The album starts with the breath-taker, The Last Seven Minutes, a Zeuhl track which compromises the Jazz Rock aspects the most, with an unbelievable drum/bass rhythm; as well with Avant-Garde here and there created by the vocals harmonies; as well as the catchiness I've been talking about earlier, created by the great vocals of Christian, as well created by the funky rhythm from the bass/drums. Overall, a killer opener, full of great harmonies and musicianship.

Spiritual is what I would call Zeuhl-friendly, an odd gospel/blues song. It contains nothing more than catchiness with a groovy rhythm a la Ray Charles' What I'd Say, to specify: the part in which Ray sings with the women: ''Oh! Uh! Oh!, etc, just that this time it is in Kobaian.

Rinde is a wonderful piano piece sung by Stella Vander, with a dark mood created by the backing vocals and by the way Stella express' her words. Wonderful piece.

Liriik Necronomicus Kanht has the killer bass/drum rhythm of The Last Seven Minutes, though the difference is that that's the only thing this song has besides some great parts created by the vocals, the song is quite repetitive and doesn't develop as The Last Seven Minutes did. Still a quite good song for the already mentioned aspects.

Maahnt another fantastic rhythm based song, with a somber/dark mood in the first 2 minutes, while the rest of the song has some very good synth stuff as well as trumpet/trombone stuff. The vocal delivery this time is decent, nothing special. A worthwhile song for those who like jazzy bass and synth work.

Dondai is a slow gentle piece, like Rinde but more elaborated; with 2 lead vocalists, with a subtle development, speeding up slowly through the vocals. The song also includes some subtle Chamberlin work(which is similar to a mellotron). Overall, one of the best songs of the album, without being bombastic on the vocals nor on the musicianship like in The Last Seven Minutes.

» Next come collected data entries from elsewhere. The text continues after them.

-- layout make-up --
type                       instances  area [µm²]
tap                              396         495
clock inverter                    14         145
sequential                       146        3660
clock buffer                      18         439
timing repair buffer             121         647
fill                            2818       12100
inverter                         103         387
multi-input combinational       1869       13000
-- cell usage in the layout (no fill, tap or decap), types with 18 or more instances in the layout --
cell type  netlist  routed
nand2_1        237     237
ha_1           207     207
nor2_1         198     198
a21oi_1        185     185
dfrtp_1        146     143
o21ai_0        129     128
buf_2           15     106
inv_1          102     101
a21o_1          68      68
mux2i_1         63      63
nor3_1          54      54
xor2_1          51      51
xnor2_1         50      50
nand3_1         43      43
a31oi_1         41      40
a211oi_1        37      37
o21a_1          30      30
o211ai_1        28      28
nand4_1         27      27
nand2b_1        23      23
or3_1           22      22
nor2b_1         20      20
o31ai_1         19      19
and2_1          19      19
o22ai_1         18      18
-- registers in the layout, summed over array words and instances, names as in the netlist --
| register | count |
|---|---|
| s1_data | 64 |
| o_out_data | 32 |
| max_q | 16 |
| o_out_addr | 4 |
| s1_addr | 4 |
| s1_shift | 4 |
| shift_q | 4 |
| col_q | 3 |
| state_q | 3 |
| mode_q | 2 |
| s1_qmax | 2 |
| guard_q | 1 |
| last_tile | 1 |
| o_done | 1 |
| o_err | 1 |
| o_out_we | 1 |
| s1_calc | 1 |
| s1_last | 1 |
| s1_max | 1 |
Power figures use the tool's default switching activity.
$ cat src/rtl/uart_arb_pkg.sv
// ============================================================================
//  Module   : uart_arb_pkg
//  Purpose  : Shared state encoding and grant-width helper for uart_tx_arbiter.
//  Revision : 1.0 - initial release
// ============================================================================
`default_nettype none

package uart_arb_pkg;

    typedef enum logic [2:0] {
        ST_IDLE = 3'd0,
        ST_LOAD = 3'd1,
        ST_SEND = 3'd2,
        ST_WAIT = 3'd3,
        ST_HOLD = 3'd4
    } arb_state_t;

    localparam int MIN_N_REQ = 2;
    localparam int MAX_N_REQ = 8;

    function automatic int grant_width(input int n_req);
        return (n_req > 1) ? $clog2(n_req) : 1;
    endfunction

endpackage

`default_nettype wire

$ cat src/rtl/uart_rr_pick.sv
// ============================================================================
//  Module   : uart_rr_pick
//  Purpose  : Combinational round-robin search starting after last_grant.
//  Revision : 1.0 - initial release
// ============================================================================
`default_nettype none

module uart_rr_pick
    import uart_arb_pkg::*;
#(
    parameter int N_REQ = 4,
    parameter int GW    = grant_width(N_REQ)
) (
    input  logic [N_REQ-1:0] req,
    input  logic [GW-1:0]    last_grant,
    output logic [GW-1:0]    grant,
    output logic             any_req
);

    function automatic logic [GW-1:0] wrap_index(input logic [GW-1:0] base, input int off);
        int sum;
        sum = int'(base) + off;
        if (sum >= N_REQ) begin
            sum = sum - N_REQ;
        end
        return sum[GW-1:0];
    endfunction

    // Scan farthest offset first so the nearest requester after last_grant wins.
    always_comb begin
        grant   = last_grant;
        any_req = 1'b0;
        for (int off = N_REQ; off >= 1; off--) begin
            if (req[wrap_index(last_grant, off)]) begin
                grant   = wrap_index(last_grant, off);
                any_req = 1'b1;
            end
        end
    end

endmodule

`default_nettype wire

$ cat src/rtl/uart_tx_arbiter.sv
// ============================================================================
//  Module   : uart_tx_arbiter
//  Purpose  : Round-robin arbiter feeding one UART transmitter from N_REQ
//             byte sources. Define UART_ARB_LOCK_EN to hold the grant until
//             a byte flagged req_last has been sent.
//  Revision : 1.0 - initial release
// ============================================================================
`default_nettype none

module uart_tx_arbiter
    import uart_arb_pkg::*;
#(
    parameter  int N_REQ = 4,
    localparam int GW    = grant_width(N_REQ)
) (
    input  logic                 clk,
    input  logic                 reset,
    input  logic [N_REQ-1:0]     req_valid,
    input  logic [8*N_REQ-1:0]   req_data,
    input  logic [N_REQ-1:0]     req_last,
    output logic [N_REQ-1:0]     req_ready,
    output logic                 tx_start,
    output logic [7:0]           tx_data,
    input  logic                 tx_done_tick,
    output logic                 busy,
    output logic [GW-1:0]        grant_id
);

    arb_state_t      state;
    arb_state_t      state_next;
    logic [GW-1:0]   last_grant;
    logic [GW-1:0]   grant;
    logic [GW-1:0]   pick;
    logic            any_req;
    logic            load_en;
    logic [GW-1:0]   load_idx;
    logic            hold_wanted;

    uart_rr_pick #(
        .N_REQ (N_REQ),
        .GW    (GW)
    ) u_pick (
        .req        (req_valid),
        .last_grant (last_grant),
        .grant      (pick),
        .any_req    (any_req)
    );

    // A byte is captured either on a fresh grant in IDLE or on a locked refill in HOLD.
    assign load_en  = ((state == ST_IDLE) && any_req) ||
                      ((state == ST_HOLD) && req_valid[grant]);
    assign load_idx = (state == ST_IDLE) ? pick : grant;

`ifdef UART_ARB_LOCK_EN
    logic last_flag;

    always_ff @(posedge clk) begin
        if (reset) begin
            last_flag <= 1'b0;
        end else if (load_en) begin
            last_flag <= req_last[load_idx];
        end
    end

    assign hold_wanted = ~last_flag;
`else
    logic unused_last;
    assign unused_last = ^req_last;
    assign hold_wanted = 1'b0;
`endif

    always_ff @(posedge clk) begin
        if (reset) begin
            state <= ST_IDLE;
        end else begin
            state <= state_next;
        end
    end

    always_comb begin
        state_next = state;
        case (state)
            ST_IDLE: if (any_req)           state_next = ST_LOAD;
            ST_LOAD:                        state_next = ST_SEND;
            ST_SEND:                        state_next = ST_WAIT;
            ST_WAIT: if (tx_done_tick)      state_next = hold_wanted ? ST_HOLD : ST_IDLE;
            ST_HOLD: if (req_valid[grant])  state_next = ST_LOAD;
            default:                        state_next = ST_IDLE;
        endcase
    end

    always_ff @(posedge clk) begin
        if (reset) begin
            last_grant <= GW'(N_REQ - 1);
            grant      <= '0;
            tx_data    <= 8'h00;
        end else begin
            if (load_en) begin
                grant   <= load_idx;
                tx_data <= req_data[{load_idx, 3'b000} +: 8];
            end
            if ((state == ST_WAIT) && tx_done_tick) begin
                last_grant <= grant;
            end
        end
    end

    assign busy      = (state != ST_IDLE);
    assign tx_start  = (state == ST_SEND);
    assign req_ready = (state == ST_LOAD) ? ({{(N_REQ-1){1'b0}}, 1'b1} << grant) : '0;
    assign grant_id  = grant;

endmodule

`default_nettype wire

$ cat config.mk
export PLATFORM = sky130hd
export DESIGN_NAME = uart_tx_arbiter
export DESIGN_NICKNAME = d
export VERILOG_FILES = /design/src/rtl/uart_arb_pkg.sv /design/src/rtl/uart_rr_pick.sv /design/src/rtl/uart_tx_arbiter.sv
export SDC_FILE = /design/constraint.sdc
export NUM_CORES = 1
export LEC_CHECK = 0
export ABC_AREA = 1
export CAP_MARGIN = 5
export CORE_MARGIN = 2
export CORE_UTILIZATION = 46
export CTS_CLUSTER_SIZE = 28
export DETAILED_ROUTE_END_ITERATION = 12
export GPL_TIMING_DRIVEN = 1
export PLACE_DENSITY = 0.87
export SYNTH_ARGS = -nofsm -noshare
export SYNTH_HDL_FRONTEND = slang
export SYNTH_SLANG_ARGS = --single-unit
$ cat constraint.sdc
create_clock -name clk -period 5.1 [get_ports clk]
set_input_delay 0.51 -clock clk [delete_from_list [all_inputs] [get_ports clk]]
set_output_delay 0.51 -clock clk [all_outputs]
set_load 0.02 [all_outputs]
# Word level (Yosys, flattened, before mapping)
# Cells that the tools add are included.
[classes] n_addsub=8 muxes=28 n_reduce_logical=7 order_cmp=9 n_shift=2 eq_ne=7
[op_table] op="indexed part select 32 x 6 -> 8 bit" count=1
[op_table] op="two-way mux 2 bit" count=9
[op_table] op="less-than comparator 2 x 3 -> 1 bit (second input constant)" count=5
[op_table] op="case mux 3 bit (5 select lines)" count=1
[op_table] op="binary-select mux 1 bit (select 2 bit)" count=5
[op_table] op=">= comparator 3 bit (second input constant)" count=3
[op_table] op="two-way mux 1 bit" count=9
[op_table] op="two-way mux 3 bit" count=3
[op_table] op="subtractor 2 x 1 -> 2 bit (second input constant)" count=4
[op_table] op="adder 2 x 2 -> 3 bit (second input constant)" count=2
[op_table] op="equality test 3 x 2 -> 1 bit (second input constant)" count=2
[op_table] op="adder 2 x 3 -> 4 bit (second input constant)" count=1
[op_table] op=">= comparator 4 x 3 -> 1 bit (second input constant)" count=1
[op_table] op="two-way mux 4 bit" count=1
[op_table] op="inequality test 2 bit (second input constant)" count=2
[op_table] op="left shift 1 x 2 -> 4 bit (first input constant)" count=1
[op_table] op="adder 2 x 1 -> 3 bit (second input constant)" count=1
[op_table] op="equality test 3 x 1 -> 1 bit (second input constant)" count=1
[op_table] op="equality test 3 bit (second input constant)" count=1
[op_table] op="logical AND 1 bit" count=3
[op_table] op="zero test 3 bit" count=1
[op_table] op="AND reduction 3 bit" count=1
[op_table] op="nonzero test 3 bit" count=1
[op_table] op="inequality test 2 x 1 -> 1 bit (second input constant)" count=1
[op_table] op="logical OR 1 bit" count=1
[totals] regBits=15

# Longest topological paths before layout
[logic_depth] ltp_word=11 ltp_mapped=15 mapped_depth_nobuf=15

# Hierarchy
# A second synthesis with hierarchy kept.
[unflattened] hier_cells=233 area_unflattened_um2=1338.8
[modules_own_cells] module="uart_tx_arbiter" seq_area_each_um2=280.3 instances=1 cells_each=186 area_each_um2=1097.3
[modules_own_cells] module="uart_rr_pick" seq_area_each_um2=0.0 instances=1 cells_each=47 area_each_um2=241.5

# Worst setup path after synthesis
# OpenSTA, ideal clock, no wires.
[synth_path] path_kind="reg-to-reg" startpoint="reg state[0]" endpoint="reg tx_data[3]" synth_period_minus_slack_ps=1792 setup_slack_ps=3308 path_stages_with_launch=12 arrival_ps=1683 cell_sequence="dfxtp_1 > inv_1 > ha_1 > buf_2 > inv_1 > nand2_1 > buf_2 > nand3_1 > nand3_1 > nand3_1 > nand2_1 > inv_1"
[synth_via] elab_chain_cells=3 elab_cells_between_ends=7 cone_classes="eq/ne: 1; shift: 1; mux: 1; reduce/logical: 4"
[synth_lines] item="from (decl)" line_no="uart_tx_arbiter.sv:29" source="arb_state_t state;"
[synth_lines] item="from (signal assigned)" line_no="uart_tx_arbiter.sv:76" source="state <= state_next;"
[synth_lines] item="zero test 3 bit or equality test 3 bit (tied branches)" line_no="uart_tx_arbiter.sv:50, uart_tx_arbiter.sv:52, uart_tx_arbiter.sv:51"
[synth_lines] item="two-way mux 2 bit (tied with other cells)" line_no="uart_tx_arbiter.sv:52" source="assign load_idx = (state == ST_IDLE) ? pick : grant;"
[synth_lines] item="indexed part select 32 x 6 -> 8 bit or logical OR 1 bit (tied branches)" line_no="uart_tx_arbiter.sv:100, uart_tx_arbiter.sv:50"
[synth_lines] item="to (signal assigned)" line_no="uart_tx_arbiter.sv:100" source="tx_data <= req_data[{load_idx, 3'b000} +: 8];"
[synth_lines] item="to (decl)" line_no="uart_tx_arbiter.sv:23" source="output logic [7:0] tx_data,"
# Parallel ways exist; a longest one is shown, timed or not.
# A chain may end at the register's enable or synchronous reset.

# Worst setup path after layout
[layout_path] startpoint="reg state[0]" endpoint="out busy"
[layout_via] elab_chain_cells=1
[layout_lines] item="nonzero test 3 bit" line_no="uart_tx_arbiter.sv:108" source="assign busy = (state != ST_IDLE);"
[layout_lines] item="to (decl)" line_no="uart_tx_arbiter.sv:25" source="output logic busy,"
# Every way passes these cells.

The album finishes, almost as good as it started with Nono. Opening with a catchy bass line, and soon Christian's drums/vocals and Benoit's keys enter. The song is in a quite speed-up rhythm created by Christian's hi-hat. The song evolves subtley, speeding up Guy's bass and with this the vocals, and soon a synth solo to come a la symphonic style. The song finishes as it started, dramatically with the repetitive ''nono, nono''(just think about it: ''no!, no!, no!'', there's something wrong on there in the studio, right?, hehe)

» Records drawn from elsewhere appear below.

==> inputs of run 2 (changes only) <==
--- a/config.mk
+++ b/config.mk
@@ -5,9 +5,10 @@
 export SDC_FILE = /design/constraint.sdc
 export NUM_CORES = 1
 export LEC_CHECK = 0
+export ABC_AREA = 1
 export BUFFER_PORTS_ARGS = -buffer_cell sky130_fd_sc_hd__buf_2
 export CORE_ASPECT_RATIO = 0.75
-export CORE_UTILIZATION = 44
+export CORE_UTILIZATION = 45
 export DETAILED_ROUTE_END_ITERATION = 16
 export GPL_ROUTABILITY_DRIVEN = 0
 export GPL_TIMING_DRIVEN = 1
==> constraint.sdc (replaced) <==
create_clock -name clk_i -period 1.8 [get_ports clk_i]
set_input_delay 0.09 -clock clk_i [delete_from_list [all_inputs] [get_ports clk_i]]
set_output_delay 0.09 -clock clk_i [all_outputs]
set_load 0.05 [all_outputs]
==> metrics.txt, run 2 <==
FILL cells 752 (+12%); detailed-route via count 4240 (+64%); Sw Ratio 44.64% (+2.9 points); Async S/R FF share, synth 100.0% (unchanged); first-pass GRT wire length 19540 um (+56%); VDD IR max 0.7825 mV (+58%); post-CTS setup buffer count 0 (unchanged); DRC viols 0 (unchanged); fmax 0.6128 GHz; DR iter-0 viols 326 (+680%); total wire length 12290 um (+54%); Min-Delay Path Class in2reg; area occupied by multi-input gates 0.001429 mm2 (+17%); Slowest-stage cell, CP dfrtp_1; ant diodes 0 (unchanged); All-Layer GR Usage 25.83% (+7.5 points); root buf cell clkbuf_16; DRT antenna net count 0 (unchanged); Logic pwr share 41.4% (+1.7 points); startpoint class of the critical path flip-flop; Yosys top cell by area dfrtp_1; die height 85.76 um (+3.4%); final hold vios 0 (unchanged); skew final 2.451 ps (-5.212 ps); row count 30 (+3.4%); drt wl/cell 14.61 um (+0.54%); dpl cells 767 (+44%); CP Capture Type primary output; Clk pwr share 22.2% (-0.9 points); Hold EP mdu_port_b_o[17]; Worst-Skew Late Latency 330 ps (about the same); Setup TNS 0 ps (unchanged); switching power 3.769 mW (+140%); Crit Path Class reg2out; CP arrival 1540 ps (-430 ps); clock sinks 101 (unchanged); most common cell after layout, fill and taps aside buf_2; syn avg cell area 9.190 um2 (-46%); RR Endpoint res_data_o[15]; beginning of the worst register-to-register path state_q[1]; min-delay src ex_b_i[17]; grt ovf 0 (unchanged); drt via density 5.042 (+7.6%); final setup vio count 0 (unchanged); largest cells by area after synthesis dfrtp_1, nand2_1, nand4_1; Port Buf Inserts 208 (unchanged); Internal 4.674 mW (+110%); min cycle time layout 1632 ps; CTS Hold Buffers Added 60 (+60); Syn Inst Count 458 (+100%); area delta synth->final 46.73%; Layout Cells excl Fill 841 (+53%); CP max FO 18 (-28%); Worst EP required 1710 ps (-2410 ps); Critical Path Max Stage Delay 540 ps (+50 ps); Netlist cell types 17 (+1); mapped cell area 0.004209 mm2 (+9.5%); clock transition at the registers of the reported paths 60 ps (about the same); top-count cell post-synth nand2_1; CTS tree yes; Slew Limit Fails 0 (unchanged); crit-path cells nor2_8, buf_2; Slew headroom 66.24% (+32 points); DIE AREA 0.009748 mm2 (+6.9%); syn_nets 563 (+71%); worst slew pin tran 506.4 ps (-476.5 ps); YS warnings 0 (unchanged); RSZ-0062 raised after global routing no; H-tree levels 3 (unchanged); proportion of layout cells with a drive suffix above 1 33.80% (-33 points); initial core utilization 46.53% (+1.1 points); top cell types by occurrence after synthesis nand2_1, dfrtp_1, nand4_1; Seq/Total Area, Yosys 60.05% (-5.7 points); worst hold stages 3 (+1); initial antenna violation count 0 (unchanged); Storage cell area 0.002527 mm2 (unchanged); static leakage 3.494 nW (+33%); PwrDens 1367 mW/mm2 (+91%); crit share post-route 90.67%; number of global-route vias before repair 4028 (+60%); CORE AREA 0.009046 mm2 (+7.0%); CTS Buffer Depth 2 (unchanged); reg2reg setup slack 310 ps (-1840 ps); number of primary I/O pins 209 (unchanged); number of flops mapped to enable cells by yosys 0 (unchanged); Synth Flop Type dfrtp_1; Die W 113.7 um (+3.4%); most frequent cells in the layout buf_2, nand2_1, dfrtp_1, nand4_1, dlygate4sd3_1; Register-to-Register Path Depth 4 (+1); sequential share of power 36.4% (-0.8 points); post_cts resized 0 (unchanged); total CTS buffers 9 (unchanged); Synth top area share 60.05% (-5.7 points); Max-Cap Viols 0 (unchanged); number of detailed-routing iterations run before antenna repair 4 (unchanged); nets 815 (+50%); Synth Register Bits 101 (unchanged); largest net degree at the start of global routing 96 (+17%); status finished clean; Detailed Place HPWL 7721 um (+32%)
$ cat src/rtl/lcd_score_announcer_pkg.sv
// Shared encodings, FSM states, ASCII constants and message text for lcd_score_announcer.
package lcd_score_announcer_pkg;

  localparam int unsigned DefCharGap = 4;
  localparam int unsigned DefMsgLen  = 16;

  localparam logic [1:0] StatusTied    = 2'b00;
  localparam logic [1:0] StatusP1Leads = 2'b01;
  localparam logic [1:0] StatusP2Leads = 2'b10;

  typedef enum logic [2:0] {
    StIdle,
    StClear,
    StGap,
    StWrite,
    StDone
  } state_e;

  localparam logic [7:0] AsciiSpace = 8'h20;
  localparam logic [7:0] AsciiZero  = 8'h30;
  localparam logic [7:0] AsciiOne   = 8'h31;
  localparam logic [7:0] AsciiTwo   = 8'h32;
  localparam logic [7:0] AsciiColon = 8'h3a;

  localparam logic [127:0] TxtP1   = "Player 1 winning";
  localparam logic [127:0] TxtP2   = "Player 2 winning";
  localparam logic [127:0] TxtTied = "Score is tied!  ";

  // Positions past the 16-character text pad with spaces.
  function automatic logic [7:0] line1_char(input logic [1:0] st, input int unsigned idx);
    logic [127:0] txt;
    logic [6:0]   base;
    case (st)
      StatusP1Leads: txt = TxtP1;
      StatusP2Leads: txt = TxtP2;
      default:       txt = TxtTied;
    endcase
    if (idx >= 16) return AsciiSpace;
    base = 7'(8 * (15 - idx));
    return txt[base +: 8];
  endfunction

  function automatic logic [7:0] ascii_digit(input logic [3:0] d);
    return AsciiZero + {4'b0000, d};
  endfunction

endpackage
[src/rtl/uart_pkg.sv]
// Shared types and register map for the memory-mapped UART transmitter.
package uart_pkg;

  // Transmit FSM phases; IDLE must be the reset encoding.
  typedef enum logic [1:0] {
    IDLE  = 2'd0,
    START = 2'd1,
    DATA  = 2'd2,
    STOP  = 2'd3
  } uart_tx_state_t;

  // Word indices local to the device base.
  localparam logic [29:0] REG_TXDATA  = 30'd0;
  localparam logic [29:0] REG_STATUS  = 30'd1;
  localparam logic [29:0] REG_DIVISOR = 30'd2;

  // STATUS register bit positions.
  localparam int unsigned STATUS_BUSY_BIT  = 0;
  localparam int unsigned STATUS_FULL_BIT  = 1;
  localparam int unsigned STATUS_EMPTY_BIT = 2;
  localparam int unsigned STATUS_OVF_BIT   = 3;
  localparam int unsigned STATUS_COUNT_LSB = 8;

  // A zero divisor would never end a bit, so it is promoted to one.
  function automatic logic [15:0] div_sanitize(input logic [15:0] val);
    return (val == 16'd0) ? 16'd1 : val;
  endfunction

endpackage

[src/rtl/sync_fifo.sv]
// Single-clock FIFO; head entry is readable combinationally before the pop.
module sync_fifo #(
  parameter int unsigned WIDTH = 8,
  parameter int unsigned DEPTH = 16,
  localparam int unsigned AW   = $clog2(DEPTH),
  localparam int unsigned CW   = AW + 1
) (
  input  logic             clk,
  input  logic             reset,
  input  logic             push,
  input  logic [WIDTH-1:0] push_data,
  input  logic             pop,
  output logic [WIDTH-1:0] pop_data,
  output logic             full,
  output logic             empty,
  output logic [CW-1:0]    count
);

  logic [WIDTH-1:0] mem_q [DEPTH];
  logic [AW-1:0]    wr_ptr_q, wr_ptr_d;
  logic [AW-1:0]    rd_ptr_q, rd_ptr_d;
  logic [CW-1:0]    count_q, count_d;
  logic             do_push;
  logic             do_pop;

  assign full     = (count_q == CW'(DEPTH));
  assign empty    = (count_q == '0);
  assign count    = count_q;
  assign pop_data = mem_q[rd_ptr_q];

  // A full FIFO still takes a push when the head leaves in the same cycle.
  assign do_pop  = pop && !empty;
  assign do_push = push && (!full || do_pop);

  // Pointer and occupancy next state; pointers wrap because DEPTH is a power of two.
  always_comb begin
    wr_ptr_d = wr_ptr_q;
    rd_ptr_d = rd_ptr_q;
    count_d  = count_q;
    if (do_push) wr_ptr_d = wr_ptr_q + AW'(1);
    if (do_pop)  rd_ptr_d = rd_ptr_q + AW'(1);
    if (do_push && !do_pop)      count_d = count_q + CW'(1);
    else if (do_pop && !do_push) count_d = count_q - CW'(1);
  end

  // Pointer and occupancy state.
  always_ff @(posedge clk) begin
    if (reset) begin
      wr_ptr_q <= '0;
      rd_ptr_q <= '0;
      count_q  <= '0;
    end else begin
      wr_ptr_q <= wr_ptr_d;
      rd_ptr_q <= rd_ptr_d;
      count_q  <= count_d;
    end
  end

  // Storage array; contents need no reset since occupancy gates every read.
  always_ff @(posedge clk) begin
    if (do_push) mem_q[wr_ptr_q] <= push_data;
  end

endmodule

[src/rtl/mmio_uart_tx.sv]
// Memory-mapped 8N1 UART transmitter: register decode, TX FIFO, bit-timer FSM.
module mmio_uart_tx
  import uart_pkg::*;
#(
  parameter int unsigned FIFO_DEPTH = 16,
  parameter logic [15:0] DIV_RESET  = 16'd868
) (
  input  logic        clk,
  input  logic        reset,
  input  logic [29:0] dev_addr,
  input  logic        dev_re,
  output logic [31:0] dev_rd,
  input  logic        dev_we,
  input  logic [31:0] dev_wd,
  output logic        txd,
  output logic        irq_empty
);

  localparam int unsigned CW = $clog2(FIFO_DEPTH) + 1;

  uart_tx_state_t state_q, state_d;
  logic [15:0]    divisor_q, divisor_d;
  logic [15:0]    div_cur_q, div_cur_d;
  logic [15:0]    timer_q, timer_d;
  logic [2:0]     bit_cnt_q, bit_cnt_d;
  logic [7:0]     shreg_q, shreg_d;
  logic           ovf_q, ovf_d;
  logic           txd_q, txd_d;

  logic           fifo_push;
  logic           fifo_pop;
  logic [7:0]     fifo_head;
  logic           fifo_full;
  logic           fifo_empty;
  logic [CW-1:0]  fifo_count;
  logic           busy;
  logic           wr_status;
  logic           wr_divisor;

  // Reads have no side effects and the upper write bits carry nothing.
  logic unused_ok;
  assign unused_ok = ^{dev_re, dev_wd[31:16]};

  assign fifo_push  = dev_we && (dev_addr == REG_TXDATA);
  assign wr_status  = dev_we && (dev_addr == REG_STATUS);
  assign wr_divisor = dev_we && (dev_addr == REG_DIVISOR);

  assign busy      = (state_q != IDLE);
  assign irq_empty = fifo_empty && !busy;
  assign txd       = txd_q;

  sync_fifo #(
    .WIDTH (8),
    .DEPTH (FIFO_DEPTH)
  ) u_fifo (
    .clk       (clk),
    .reset     (reset),
    .push      (fifo_push),
    .push_data (dev_wd[7:0]),
    .pop       (fifo_pop),
    .pop_data  (fifo_head),
    .full      (fifo_full),
    .empty     (fifo_empty),
    .count     (fifo_count)
  );

  // Register file next state: sticky overflow with W1C, sanitised divisor.
  always_comb begin
    ovf_d     = ovf_q;
    divisor_d = divisor_q;
    if (fifo_push && fifo_full && !fifo_pop) begin
      ovf_d = 1'b1;
    end else if (wr_status && dev_wd[STATUS_OVF_BIT]) begin
      ovf_d = 1'b0;
    end
    if (wr_divisor) divisor_d = div_sanitize(dev_wd[15:0]);
  end

  // Read mux, purely a function of address and current state.
  always_comb begin
    dev_rd = 32'd0;
    case (dev_addr)
      REG_STATUS: begin
        dev_rd[STATUS_COUNT_LSB +: 8] = 8'(fifo_count);
        dev_rd[STATUS_OVF_BIT]        = ovf_q;
        dev_rd[STATUS_EMPTY_BIT]      = fifo_empty;
        dev_rd[STATUS_FULL_BIT]       = fifo_full;
        dev_rd[STATUS_BUSY_BIT]       = busy;
      end
      REG_DIVISOR: dev_rd[15:0] = divisor_q;
      default:     dev_rd = 32'd0;
    endcase
  end

  // Frame sequencing; the head byte is popped straight into the shifter when a frame starts.
  always_comb begin
    state_d   = state_q;
    div_cur_d = div_cur_q;
    timer_d   = timer_q;
    bit_cnt_d = bit_cnt_q;
    shreg_d   = shreg_q;
    fifo_pop  = 1'b0;

    case (state_q)
      IDLE: begin
        if (!fifo_empty) begin
          fifo_pop  = 1'b1;
          shreg_d   = fifo_head;
          div_cur_d = divisor_q;
          timer_d   = divisor_q - 16'd1;
          bit_cnt_d = 3'd0;
          state_d   = START;
        end
      end
      START: begin
        if (timer_q == 16'd0) begin
          timer_d = div_cur_q - 16'd1;
          state_d = DATA;
        end else begin
          timer_d = timer_q - 16'd1;
        end
      end
      DATA: begin
        if (timer_q == 16'd0) begin
          timer_d = div_cur_q - 16'd1;
          shreg_d = {1'b0, shreg_q[7:1]};
          if (bit_cnt_q == 3'd7) begin
            state_d = STOP;
          end else begin
            bit_cnt_d = bit_cnt_q + 3'd1;
          end
        end else begin
          timer_d = timer_q - 16'd1;
        end
      end
      STOP: begin
        if (timer_q == 16'd0) begin
          if (!fifo_empty) begin
            // Back-to-back: next start bit follows the stop bit with no idle gap.
            fifo_pop  = 1'b1;
            shreg_d   = fifo_head;
            div_cur_d = divisor_q;
            timer_d   = divisor_q - 16'd1;
            bit_cnt_d = 3'd0;
            state_d   = START;
          end else begin
            state_d = IDLE;
          end
        end else begin
          timer_d = timer_q - 16'd1;
        end
      end
      default: state_d = IDLE;
    endcase
  end

  // Line level is registered from the next state so txd is glitch-free.
  always_comb begin
    txd_d = 1'b1;
    if (state_d == START)     txd_d = 1'b0;
    else if (state_d == DATA) txd_d = shreg_d[0];
  end

  // Control and datapath state.
  always_ff @(posedge clk) begin
    if (reset) begin
      state_q   <= IDLE;
      divisor_q <= DIV_RESET;
      div_cur_q <= DIV_RESET;
      timer_q   <= 16'd0;
      bit_cnt_q <= 3'd0;
      shreg_q   <= 8'd0;
      ovf_q     <= 1'b0;
      txd_q     <= 1'b1;
    end else begin
      state_q   <= state_d;
      divisor_q <= divisor_d;
      div_cur_q <= div_cur_d;
      timer_q   <= timer_d;
      bit_cnt_q <= bit_cnt_d;
      shreg_q   <= shreg_d;
      ovf_q     <= ovf_d;
      txd_q     <= txd_d;
    end
  end

endmodule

This is not typical Zeuhl, well Zeuhl is not typical, but well, you get it.... It's like to say Drama by Yes, or Trick of the Tail by Genesis, without comparing the potential of each of these albums, they're similar in style, in which each are great by their own rights, yet different from their classic stuff.

Definitely Attahk has its downfalls, and though overall it's not really excellent, this album manages to be a solid and unique album. The standout instrument in this album is definitely that unstoppable jazzy bass by Guy Delacroix, simply stunning all through the album.

3 stars: Recomended tp Jazz Rock fans who want to listen to an original twist of the genre, and its a good album for newbies, unless you're into Zappa and the whole Avant-Garde section, then start with M.D.K.